Keeping a food journal or journaling in general can help you become the best detective, and when you find these little automatic habits, what I like to call "your automatic pilot eating trap", swap these for healthier habits that will make you feel better, and then make food choices with a clearer mind and while being really in touch with your body.
Step 3: Start practicing mind/body meditations
Any type of breathing, centering, grounding or mind/body meditation will really help you get back down into your body. So will stopping yourself when you're in rush mode, taking a few deep breaths and then returning to your activities at a slower pace.
Activities like yoga, stretching, exercise, grounding visualizations and meditation will all help you get back in tune with your hunger signals.
To get you started, here's my favorite mind-body meditation which you can do anywhere (you can play the audio player to follow it through with your eyes closed):
- Lay back or sit with your back supported and relaxed.
- If possible, find some instrumental relaxing music to help you wind down. Close your eyes.
- Start contracting and releasing every single part of your body, from the tips of your toes to the top of your head.
- Start with your tippy toes. Flex and contract them, then release.
- Flex your ankles. Release.
- Breathe. Take deep breaths after every part of the body you're contracting and releasing.
- Contract your calves. Release.
- Contract your thighs. Release.
- Imagine you're contracting your hips, along with your lower abs. Release.
- Squeeze your glutes and inner thighs. Release.
- Remember to breathe. Take your time with this.
- Focus on your abdominal muscles. Contract them and release them several times. Tummy in, tummy hangs out. Let it out.
- Visualize your stomach, right below the rib cage. Slightly higher than where we usually imagine it is. How does it feel to you right now. Take a few deep breaths and see how it feels. Is it rumbling, growling, too full, or at a happy balanced place? Get familiar with it. Imagine you're contracting and releasing it.
- Contract your chest by lifting your shoulders lightly. As if someone was punching you in the chest. Release and lower the shoulders.
- Move down to the biceps.
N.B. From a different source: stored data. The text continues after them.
$ cat src/rtl/uart_fifo_ram.sv
// uart_fifo_ram
//   Simple dual-port storage for the UART TX FIFO: one synchronous write port
//   and one asynchronous read port. The storage array has no reset; the
//   pointer logic in the parent decides which entries are meaningful.
// Ports:
//   clk    in  rising-edge clock
//   we     in  write enable
//   waddr  in  write address
//   wdata  in  write data
//   raddr  in  read address
//   rdata  out read data (combinational from the array)
module uart_fifo_ram
  import uart_tx_fifo_pkg::*;
#(
  parameter int DATA_WIDTH = UART_DATA_WIDTH,
  parameter int ADDR_WIDTH = FIFO_ADDR_WIDTH
) (
  input  logic                  clk,
  input  logic                  we,
  input  logic [ADDR_WIDTH-1:0] waddr,
  input  logic [DATA_WIDTH-1:0] wdata,
  input  logic [ADDR_WIDTH-1:0] raddr,
  output logic [DATA_WIDTH-1:0] rdata
);

  logic [DATA_WIDTH-1:0] mem [2**ADDR_WIDTH];

  always_ff @(posedge clk) begin
    if (we) begin
      mem[waddr] <= wdata;
    end
  end

  assign rdata = mem[raddr];

endmodule

$ cat src/rtl/uart_tx_fifo.sv
// uart_tx_fifo
//   AXI4-Stream byte FIFO feeding the UART transmitter. Absorbs bursty host
//   writes and reports its fill level for flow control. First-word
//   fall-through: a byte written at one edge is presented on m_axis right
//   after that edge. Handshake outputs come only from registered state.
//   Optional feature macro: UART_FIFO_FLUSH_EN adds the flush input.
// Ports:
//   clk            in   rising-edge clock
//   rst_n          in   synchronous reset, active low
//   s_axis_tdata   in   host write data
//   s_axis_tvalid  in   host write valid
//   s_axis_tready  out  FIFO not full
//   m_axis_tdata   out  head-of-FIFO byte (0 while empty)
//   m_axis_tvalid  out  FIFO not empty
//   m_axis_tready  in   UART TX ready
//   count          out  occupancy, 0..2**ADDR_WIDTH
//   almost_full    out  count >= AFULL_LEVEL (registered)
//   flush          in   (UART_FIFO_FLUSH_EN only) discard all contents
module uart_tx_fifo
  import uart_tx_fifo_pkg::*;
#(
  parameter int DATA_WIDTH  = UART_DATA_WIDTH,
  parameter int ADDR_WIDTH  = FIFO_ADDR_WIDTH,
  parameter int AFULL_LEVEL = FIFO_AFULL_LEVEL
) (
  input  logic                  clk,
  input  logic                  rst_n,
  input  logic [DATA_WIDTH-1:0] s_axis_tdata,
  input  logic                  s_axis_tvalid,
  output logic                  s_axis_tready,
  output logic [DATA_WIDTH-1:0] m_axis_tdata,
  output logic                  m_axis_tvalid,
  input  logic                  m_axis_tready,
  output logic [ADDR_WIDTH:0]   count,
  output logic                  almost_full
`ifdef UART_FIFO_FLUSH_EN
  ,
  input  logic                  flush
`endif
);

  logic [ADDR_WIDTH:0]   wr_ptr, rd_ptr;
  logic [ADDR_WIDTH:0]   wr_ptr_nxt, rd_ptr_nxt, count_nxt;
  logic                  full_q, empty_q;
  logic                  full_nxt, empty_nxt;
  logic                  push, pop, flush_req;
  logic [DATA_WIDTH-1:0] rd_data;

`ifdef UART_FIFO_FLUSH_EN
  assign flush_req = flush;
`else
  assign flush_req = 1'b0;
`endif

  assign push = s_axis_tvalid & ~full_q;
  assign pop  = m_axis_tready & ~empty_q;

  assign s_axis_tready = ~full_q;
  assign m_axis_tvalid = ~empty_q;
  // Forcing zero while empty keeps the output defined even though the
  // storage array itself is never reset.
  assign m_axis_tdata  = empty_q ? '0 : rd_data;

  uart_fifo_ram #(
    .DATA_WIDTH(DATA_WIDTH),
    .ADDR_WIDTH(ADDR_WIDTH)
  ) u_ram (
    .clk   (clk),
    .we    (push & ~flush_req),
    .waddr (wr_ptr[ADDR_WIDTH-1:0]),
    .wdata (s_axis_tdata),
    .raddr (rd_ptr[ADDR_WIDTH-1:0]),
    .rdata (rd_data)
  );

  // Next-pointer computation. A flush discards everything, including any
  // push or pop offered in the same cycle, by snapping rd_ptr onto wr_ptr.
  // The extra pointer MSB distinguishes full from empty when the low bits match.
  always_comb begin
    wr_ptr_nxt = wr_ptr + (ADDR_WIDTH + 1)'(push);
    rd_ptr_nxt = rd_ptr + (ADDR_WIDTH + 1)'(pop);
    if (flush_req) begin
      wr_ptr_nxt = wr_ptr;
      rd_ptr_nxt = wr_ptr;
    end
    count_nxt = wr_ptr_nxt - rd_ptr_nxt;
    empty_nxt = (wr_ptr_nxt == rd_ptr_nxt);
    full_nxt  = (wr_ptr_nxt[ADDR_WIDTH] != rd_ptr_nxt[ADDR_WIDTH]) &&
                (wr_ptr_nxt[ADDR_WIDTH-1:0] == rd_ptr_nxt[ADDR_WIDTH-1:0]);
  end

  // Pointer, occupancy and flag registers; flags are precomputed from the
  // next pointers so every status output is a plain flop.
  always_ff @(posedge clk) begin
    if (!rst_n) begin
      wr_ptr      <= '0;
      rd_ptr      <= '0;
      count       <= '0;
      full_q      <= 1'b0;
      empty_q     <= 1'b1;
      almost_full <= 1'b0;
    end else begin
      wr_ptr      <= wr_ptr_nxt;
      rd_ptr      <= rd_ptr_nxt;
      count       <= count_nxt;
      full_q      <= full_nxt;
      empty_q     <= empty_nxt;
      almost_full <= level_reached(32'(count_nxt), 32'(AFULL_LEVEL));
    end
  end

endmodule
Contract them, then release.
- Make fists with your hands and contract your forearms. Release.
- Contract your fingers, as if you were making claws with your hands. Release.
- Go back up to the neck. Contract it. Imagine it's expanding outward. Release. Rock it from side to side, front to back. Slowly. Time this movement with your breath. Return the head back to center.
- Scrunch your face up as if you had just eaten a lemon. Hold it here. It's ok to laugh a little. Then release.
- Raise your eyebrows. Release.
- Visualize yourself contracting your head from the inside, like when you have a tension headache. Release.
- Take 5 very deep breaths. Stay here, for as long as you feel like it.
I hope these steps really help you start getting back in tune with your body. Our minds are cool, awesome, crazy fun places to hang out in, but don't forget to always invite your body to the party.
Before you go, I'd love to ask you: What are some of your automatic habits when it comes to food? Do you feel that you experience any of the other types of non-physical hunger often? What do you do to get back into your body and in touch with your hunger signals?